Route information
- Maintained by SCDOT
- Existed: 1942–1947

Major junctions
- West end: SR 73 at the Georgia state line southwest of Allendale
- SC 337 in Allendale; SC 3 in Allendale; SC 28 in Allendale;
- East end: SC 5 / SC 641 in Sycamore

Location
- Country: United States
- State: South Carolina
- Counties: Allendale

Highway system
- South Carolina State Highway System; Interstate; US; State; Scenic;
| ← SC 72 |  | → SC 75 |

= South Carolina Highway 73 (1940s) =

Former state highway in South Carolina, United States

South Carolina Highway 73 (SC 73) was a state highway that existed in central portions of Allendale County. It connected the Georgia state line with Sycamore, via Allendale.

==Route description==
SC 32 began at the Georgia state line, southwest of Allendale, where it continued as SC 73. It proceeded to the northeast. It had an intersection with SC 631 (now SC 3) before it reached Allendale. In the town, it first met SC 337 (now Bluff Road). Then, in rapid succession, it intersected SC 3's then-current path (now partially US 278) and SC 28's then-current path (now US 278 and SC 125). Just northeast of Allendale, it met the southern terminus of SC 508 (now US 301).
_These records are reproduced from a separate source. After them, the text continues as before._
`src/rtl/ps2_host_tx_pkg.sv`:
```
//------------------------------------------------------------------------------
// Module      : ps2_host_tx_pkg
// Description : Shared types, frame constants and helpers for the PS/2 host
//               transmitter.
// Revision    : 1.0 - initial release
//------------------------------------------------------------------------------
`default_nettype none

package ps2_host_tx_pkg;

    // Full wire frame is start + 8 data + parity + stop; the start bit is
    // driven directly, so the shift register holds one bit less.
    localparam int PS2_FRAME_BITS = 11;
    localparam int PS2_SHIFT_BITS = PS2_FRAME_BITS - 1;

    localparam logic [7:0] PS2_CMD_SETLED = 8'hED;
    localparam logic [7:0] PS2_CMD_RESET  = 8'hFF;

    typedef enum logic [2:0] {
        ST_IDLE      = 3'd0,
        ST_INHIBIT   = 3'd1,
        ST_REQ       = 3'd2,
        ST_DATA      = 3'd3,
        ST_ACK       = 3'd4,
        ST_WAIT_IDLE = 3'd5
    } ps2_tx_state_t;

    // Ceiling log2, never less than 1 so that counters always have a bit.
    function automatic int ps2_clog2(input int value);
        int r;
        int v;
        r = 0;
        v = value - 1;
        while (v > 0) begin
            r = r + 1;
            v = v >>> 1;
        end
        return (r < 1) ? 1 : r;
    endfunction

    // Shift-out order is LSB first: data[0..7], odd parity, stop.
    function automatic logic [PS2_SHIFT_BITS-1:0] ps2_frame(input logic [7:0] data);
        return {1'b1, ~^data, data};
    endfunction

endpackage

`default_nettype wire

```
`src/rtl/ps2_host_tx_line_sync.sv`:
```
//------------------------------------------------------------------------------
// Module      : ps2_line_sync
// Description : Two-stage synchronizer, consecutive-sample glitch filter and
//               registered falling-edge strobe for one PS/2 line.
// Revision    : 1.0 - initial release
//------------------------------------------------------------------------------
`default_nettype none

module ps2_line_sync
    import ps2_host_tx_pkg::*;
#(
    parameter int FILTER = 4
) (
    input  logic clk_sys,
    input  logic reset,
    input  logic line_in,
    output logic line_sync,
    output logic fall
);

    localparam int              c_fcnt_w = ps2_clog2(FILTER);
    localparam logic [c_fcnt_w-1:0] c_fcnt_last = c_fcnt_w'(FILTER - 1);

    logic [1:0]          r_sync;
    logic                r_filt;
    logic                r_fall;
    logic [c_fcnt_w-1:0] r_fcnt;

    // An idle PS/2 bus floats high, so everything resets to 1.
    always_ff @(posedge clk_sys) begin
        if (reset) begin
            r_sync <= 2'b11;
            r_filt <= 1'b1;
            r_fcnt <= '0;
            r_fall <= 1'b0;
        end else begin
            r_sync <= {r_sync[0], line_in};
            r_fall <= 1'b0;
            if (r_sync[1] == r_filt) begin
                r_fcnt <= '0;
            end else if (r_fcnt == c_fcnt_last) begin
                r_filt <= r_sync[1];
                r_fcnt <= '0;
                r_fall <= r_filt;
            end else begin
                r_fcnt <= r_fcnt + 1'b1;
            end
        end
    end

    assign line_sync = r_sync[1];
    assign fall      = r_fall;

endmodule

`default_nettype wire

```
`src/rtl/ps2_host_tx.sv`:
```
//------------------------------------------------------------------------------
// Module      : ps2_host_tx
// Description : PS/2 host-to-device command transmitter sharing the open-drain
//               clock/data pins with the receive-only keyboard port.
// Revision    : 1.0 - initial release
//------------------------------------------------------------------------------
`default_nettype none

module ps2_host_tx
    import ps2_host_tx_pkg::*;
#(
    parameter int CLK_KHZ    = 52000,
    parameter int INHIBIT_US = 120,
    parameter int TIMEOUT_US = 16000,
    parameter int FILTER     = 4
) (
    input  logic       clk_sys,
    input  logic       reset,
    input  logic       ps2clk_in,
    input  logic       ps2data_in,
    output logic       ps2clk_oe,
    output logic       ps2data_oe,
    input  logic [7:0] tx_data,
    input  logic       tx_valid,
    output logic       tx_ready,
    output logic       tx_busy,
    output logic       tx_done,
    output logic       tx_error
);

    localparam int c_inh_cyc = CLK_KHZ * INHIBIT_US / 1000;
    localparam int c_to_cyc  = CLK_KHZ * TIMEOUT_US / 1000;
    localparam int c_cnt_max = (c_inh_cyc > c_to_cyc) ? c_inh_cyc : c_to_cyc;
    localparam int c_cnt_w   = ps2_clog2(c_cnt_max);

    localparam logic [c_cnt_w-1:0] c_inh_last = c_cnt_w'(c_inh_cyc - 1);
    localparam logic [c_cnt_w-1:0] c_to_last  = c_cnt_w'(c_to_cyc - 1);
    localparam logic [3:0]         c_stop_idx = 4'(PS2_SHIFT_BITS - 1);

    logic                      w_clk_sync;
    logic                      w_clk_fall;
    logic [1:0]                r_data_sync;

    ps2_tx_state_t             r_state;
    logic [PS2_SHIFT_BITS-1:0] r_sh;
    logic [3:0]                r_bitcnt;
    logic [c_cnt_w-1:0]        r_cnt;
    logic                      r_ok;
    logic                      r_clk_oe;
    logic                      r_data_oe;
    logic                      r_ready;
    logic                      r_busy;
    logic                      r_done;
    logic                      r_error;

    ps2_line_sync #(
        .FILTER    (FILTER)
    ) u_clk_sync (
        .clk_sys   (clk_sys),
        .reset     (reset),
        .line_in   (ps2clk_in),
        .line_sync (w_clk_sync),
        .fall      (w_clk_fall)
    );

    // Data is only sampled mid-bit on a filtered clock edge, so plain
    // synchronization is enough.
    always_ff @(posedge clk_sys) begin
        if (reset) begin
            r_data_sync <= 2'b11;
        end else begin
            r_data_sync <= {r_data_sync[0], ps2data_in};
        end
    end

    always_ff @(posedge clk_sys) begin
        if (reset) begin
            r_state   <= ST_IDLE;
            r_sh      <= '1;
            r_bitcnt  <= '0;
            r_cnt     <= '0;
            r_ok      <= 1'b0;
            r_clk_oe  <= 1'b0;
            r_data_oe <= 1'b0;
            r_ready   <= 1'b1;
            r_busy    <= 1'b0;
            r_done    <= 1'b0;
            r_error   <= 1'b0;
        end else begin
            r_done  <= 1'b0;
            r_error <= 1'b0;
            case (r_state)
                ST_IDLE: begin
                    r_clk_oe  <= 1'b0;
                    r_data_oe <= 1'b0;
                    r_busy    <= 1'b0;
                    r_ready   <= 1'b1;
                    if (tx_valid && r_ready) begin
                        r_sh     <= ps2_frame(tx_data);
                        r_cnt    <= '0;
                        r_bitcnt <= '0;
                        r_ok     <= 1'b0;
                        r_ready  <= 1'b0;
                        r_busy   <= 1'b1;
                        r_clk_oe <= 1'b1;
                        r_state  <= ST_INHIBIT;
                    end
                end

                ST_INHIBIT: begin
                    if (r_cnt == c_inh_last) begin
                        r_cnt     <= '0;
                        r_clk_oe  <= 1'b0;
                        r_data_oe <= 1'b1;
                        r_state   <= ST_REQ;
                    end else begin
                        r_cnt <= r_cnt + 1'b1;
                    end
                end

                ST_REQ, ST_DATA, ST_ACK, ST_WAIT_IDLE: begin
                    // Timeout wins over any coincident device clock edge.
                    if (r_cnt == c_to_last) begin
                        r_clk_oe  <= 1'b0;
                        r_data_oe <= 1'b0;
                        r_busy    <= 1'b0;
                        r_error   <= 1'b1;
                        r_state   <= ST_IDLE;
                    end else begin
                        r_cnt <= r_cnt + 1'b1;
                        case (r_state)
                            ST_REQ: begin
                                if (w_clk_fall) begin
                                    r_data_oe <= ~r_sh[0];
                                    r_sh      <= {1'b0, r_sh[PS2_SHIFT_BITS-1:1]};
                                    r_bitcnt  <= 4'd1;
                                    r_state   <= ST_DATA;
                                end
                            end
                            ST_DATA: begin
                                if (w_clk_fall) begin
                                    r_sh     <= {1'b0, r_sh[PS2_SHIFT_BITS-1:1]};
                                    r_bitcnt <= r_bitcnt + 1'b1;
                                    if (r_bitcnt == c_stop_idx) begin
                                        r_data_oe <= 1'b0;
                                        r_state   <= ST_ACK;
                                    end else begin
                                        r_data_oe <= ~r_sh[0];
                                    end
                                end
                            end
                            ST_ACK: begin
                                if (w_clk_fall) begin
                                    r_ok    <= ~r_data_sync[1];
                                    r_state <= ST_WAIT_IDLE;
                                end
                            end
                            default: begin
                                // Bus must return to idle before the result
                                // is reported, so the receiver resumes cleanly.
                                if (w_clk_sync && r_data_sync[1]) begin
                                    r_done  <= r_ok;
                                    r_error <= ~r_ok;
                                    r_busy  <= 1'b0;
                                    r_state <= ST_IDLE;
                                end
                            end
                        endcase
                    end
                end

                default: begin
                    r_clk_oe  <= 1'b0;
                    r_data_oe <= 1'b0;
                    r_busy    <= 1'b0;
                    r_state   <= ST_IDLE;
                end
            endcase
        end
    end

    assign ps2clk_oe  = r_clk_oe;
    assign ps2data_oe = r_data_oe;
    assign tx_ready   = r_ready;
    assign tx_busy    = r_busy;
    assign tx_done    = r_done;
    assign tx_error   = r_error;

endmodule

`default_nettype wire

```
It then proceeded to Sycamore, where it reached its eastern terminus, an intersection with SC 5 (now US 321) and what was then the western terminus of SC 641.

==History==
SC 73 was established in 1942 as a renumbering of the original SC 331. It was decommissioned in 1947. Most of its path became part of US 301 from the state line to Allendale and part of an extended SC 641 from there to Sycamore

==Major intersections==

County: Location; mi; km; Destinations; Notes
Screven: ​; SR 73 south; Continuation of roadway into Georgia
Georgia state line: Southern terminus at a crossing of the Savannah River
Allendale: ​; SC 631; Now SC 3
Allendale: SC 337; Now Bluff Road
SC 3; Now partially US 278
SC 28; Now US 278 and SC 125
​: SC 508 north; Southern terminus of SC 508; now US 301 north
Sycamore: SC 5 / SC 641 east; Eastern terminus of SC 73; western terminus of SC 641; SC 5 is now US 321.